Mass strike action in NSW can stop the Liberals

Just two months after taking office, Barry O’Farrell and the NSW Liberals have shown their real face, launching a savage attack on public sector workers, something they never mentioned before the election.

O’Farrell wants to impose a 2.5 per cent limit on public sector pay rises. This is effectively a pay cut, with inflation currently at 3.33 per cent.

The previous NSW Labor government tried to do the same thing. But strike action taken by a number of unions forced the government to grant higher wage rises. In 2008 train drivers won 4 per cent with no trade-offs after threatening to strike during World Youth Day, and teachers won 4 per cent with limited trade-offs in early 2009.

The Liberals’ legislation would force the Industrial Relations Commission (IRC) to simply enforce government decisions on wages and conditions. Until now it has had the power to make up its own mind on disputes between unions and the government.

This would allow the government, with a sweep of a pen, to cut any condition it sees fit, from annual leave entitlements to holiday pay, even over-riding conditions contained in awards.
The IRC is no friend of the unions, often siding with the government, and has always been used to contain strike action. But the new law could see the government refuse to bargain and simply force the IRC to ban strike action in support of wage claims, effectively stripping the right to collectively bargain.

The legislation will pass this week, with the Shooters and Christian Democrat parties backing the Liberals in the upper house.

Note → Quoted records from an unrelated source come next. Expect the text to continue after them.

Source: an optimization exercise on an open RTL-to-GDS flow (aim: small area, a short achievable clock period and few clock cycles). Production flows keep margins and buffers that such runs may drop.
At most, simulation tests tie the RTL to the original design; equivalence was not proved.
Only the layout flow was run in runs 5 and 6; the RTL was not checked for function there.

### design/flow/design.v
package dcnt_pkg;
	localparam int VAL_W     = 48;
	localparam int CMD_W     = 2;
	localparam int COUNT_W   = 16;
	localparam int UNIT_W    = 2;
	localparam int CFG_IDX_W = 2;
	localparam int DIV_W     = 32;
	localparam int MAG_W     = VAL_W + 1;
	localparam logic [CMD_W-1:0] CMD_INC  = 2'd0;
	localparam logic [CMD_W-1:0] CMD_DEC  = 2'd1;
	localparam logic [CMD_W-1:0] CMD_PEEK = 2'd2;
	localparam logic [UNIT_W-1:0] UNIT_MS  = 2'd0;
	localparam logic [UNIT_W-1:0] UNIT_SEC = 2'd1;
	localparam logic [UNIT_W-1:0] UNIT_MIN = 2'd2;
	localparam logic [UNIT_W-1:0] UNIT_BAD = 2'd3;
	localparam logic [CFG_IDX_W-1:0] REG_RATE  = 2'd0;
	localparam logic [CFG_IDX_W-1:0] REG_COUNT = 2'd1;
	localparam logic [CFG_IDX_W-1:0] REG_UNIT  = 2'd2;
	localparam logic [VAL_W-1:0] VAL_MAX   = {1'b0, {(VAL_W-1){1'b1}}};
	localparam logic [VAL_W-1:0] VAL_MIN   = {1'b1, {(VAL_W-1){1'b0}}};
	localparam logic [MAG_W-1:0] DEG_LIMIT = {1'b1, {VAL_W{1'b0}}};
	typedef struct packed {
		logic [CMD_W-1:0]        cmd;
		logic signed [VAL_W-1:0] amount;
		logic [VAL_W-1:0]        now_ms;
	} req_t;
	typedef struct packed {
		logic                    status;
		logic signed [VAL_W-1:0] result_value;
	} rsp_t;
	typedef struct packed {
		logic signed [VAL_W-1:0] decay_step;
		logic [COUNT_W-1:0]      interval_count;
		logic [UNIT_W-1:0]       interval_unit;
	} cfg_t;
endpackage
module dcnt_alu #(
	parameter int W = 48
) (
	input  logic [W-1:0] a,
	input  logic [W-1:0] b,
	input  logic         ci,
	output logic [W-1:0] s
);
	localparam int L = $clog2(W);
	logic [W-1:0] g [0:L];
	logic [W-1:0] p [0:L];
	logic [W-1:0] gg, pp;
	always_comb begin
		g[0] = a & b;
		p[0] = a ^ b;
		g[0][0] = (a[0] & b[0]) | (ci & (a[0] ^ b[0]));
		for (int l = 1; l <= L; l++) begin
			g[l] = g[l-1];
			p[l] = p[l-1];
			for (int i = 0; i < W; i++) begin
				if (((i + 1) % (1 << l)) == 0) begin
					g[l][i] = g[l-1][i] | (p[l-1][i] & g[l-1][i - (1 << (l-1))]);
					p[l][i] = p[l-1][i] & p[l-1][i - (1 << (l-1))];
				end
			end
		end
		gg = g[L];
		pp = p[L];
		for (int l = L - 1; l >= 1; l--) begin
			for (int i = 0; i < W; i++) begin
				if (((i + 1) % (1 << l)) == (1 << (l-1)) && i >= (1 << l)) begin
					gg[i] = gg[i] | (pp[i] & gg[i - (1 << (l-1))]);
					pp[i] = pp[i] & pp[i - (1 << (l-1))];
				end
			end
		end
		s[0] = p[0][0] ^ ci;
		for (int i = 1; i < W; i++) begin
			s[i] = p[0][i] ^ gg[i-1];
		end
	end
endmodule
module dcnt_cmp #(
	parameter int W = 48
) (
	input  logic [W-1:0] a,
	input  logic [W-1:0] b,
	output logic         ge
);
	localparam int L = $clog2(W);
	localparam int N = 1 << L;
	logic [N-1:0] g [0:L];
	logic [N-1:0] p [0:L];
	always_comb begin
		g[0] = '0;
		p[0] = '1;
		for (int i = 0; i < W; i++) begin
			g[0][i] = a[i] & !b[i];
			p[0][i] = a[i] | !b[i];
		end
		for (int l = 1; l <= L; l++) begin
			g[l] = '0;
			p[l] = '1;
			for (int i = 0; i < (N >> l); i++) begin
				g[l][i] = g[l-1][2*i+1] | (p[l-1][2*i+1] & g[l-1][2*i]);
				p[l][i] = p[l-1][2*i+1] & p[l-1][2*i];
			end
		end
		ge = g[L][0] | p[L][0];
	end
endmodule
import dcnt_pkg::*;
module dcnt_cfg (
	input  logic                           clk,
	input  logic                           arst_n,
	input  logic                           cfg_valid,
	output logic                           cfg_ready,
	input  logic [dcnt_pkg::CFG_IDX_W-1:0] cfg_index,
	input  logic [dcnt_pkg::VAL_W-1:0]     cfg_data,
	output logic                           cfg_wr,
	output logic [47:0]                    rate,
	output logic                           ubad,     
	output logic                           pbusy,    
	output logic [31:0]                    per       
);
	logic [15:0] cnt_q;
	logic [1:0]  unit_q;
	logic [1:0]  pst_q;
	logic [15:0] c;
	logic [29:0] sa, sb, sd;
	assign cfg_ready = 1'b1;
	assign cfg_wr    = cfg_valid;
	assign ubad      = (unit_q == UNIT_BAD);
	assign pbusy     = (pst_q != 2'd0);
	always_comb begin
		c = (cnt_q == 16'd0) ? 16'd1 : cnt_q;
		case (pst_q)
			2'd1:    begin sa = {12'd0, c, 2'd0};  sb = {14'd0, c};   end
			2'd2:    begin sa = {4'd0, c, 10'd0};  sb = per[29:0];    end
			default: begin sa = {per[25:0], 4'd0}; sb = per[29:0];    end
		endcase
	end
	dcnt_alu #(.W(30)) u_sub (.a(sa), .b(~sb), .ci(1'b1), .s(sd));
	always_ff @(posedge clk or negedge arst_n) begin
		if (!arst_n) begin
			rate   <= 48'd65536;
			cnt_q  <= 16'd1;
			unit_q <= UNIT_MS;
			per    <= 32'd1;
			pst_q  <= 2'd0;
		end else begin
			case (pst_q)
				2'd1: begin
					if (unit_q == UNIT_SEC || unit_q == UNIT_MIN) begin
						per   <= {8'd0, sd[20:0], 3'd0};
						pst_q <= 2'd2;
					end else begin
						per   <= {16'd0, c};
						pst_q <= 2'd0;
					end
				end
				2'd2: begin
					per   <= {2'd0, sd};
					pst_q <= (unit_q == UNIT_MIN) ? 2'd3 : 2'd0;
				end
				2'd3: begin
					per   <= {sd, 2'd0};
					pst_q <= 2'd0;
				end
				default: begin
				end
			endcase
			if (cfg_valid) begin
				case (cfg_index)
					REG_RATE: rate <= cfg_data;
					REG_COUNT: begin
						cnt_q <= cfg_data[15:0];
						pst_q <= 2'd1;
					end
					REG_UNIT: begin
						unit_q <= cfg_data[1:0];
						pst_q  <= 2'd1;
					end
					default: begin
					end
				endcase
			end
		end
	end
endmodule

We can’t afford to wait four years until the next election to get rid of this. And after Labor’s hiding at the state election, it may well be another two elections before it can regain power. Nor can NSW Labor be trusted after its record in office of privatisation, public sector pay cuts and corruption.

Mass strike action
A campaign of ongoing mass strike action could force the Liberals to back down, and ensure they never use the laws. For any government, whether it can pass legislation through parliament is not the only consideration.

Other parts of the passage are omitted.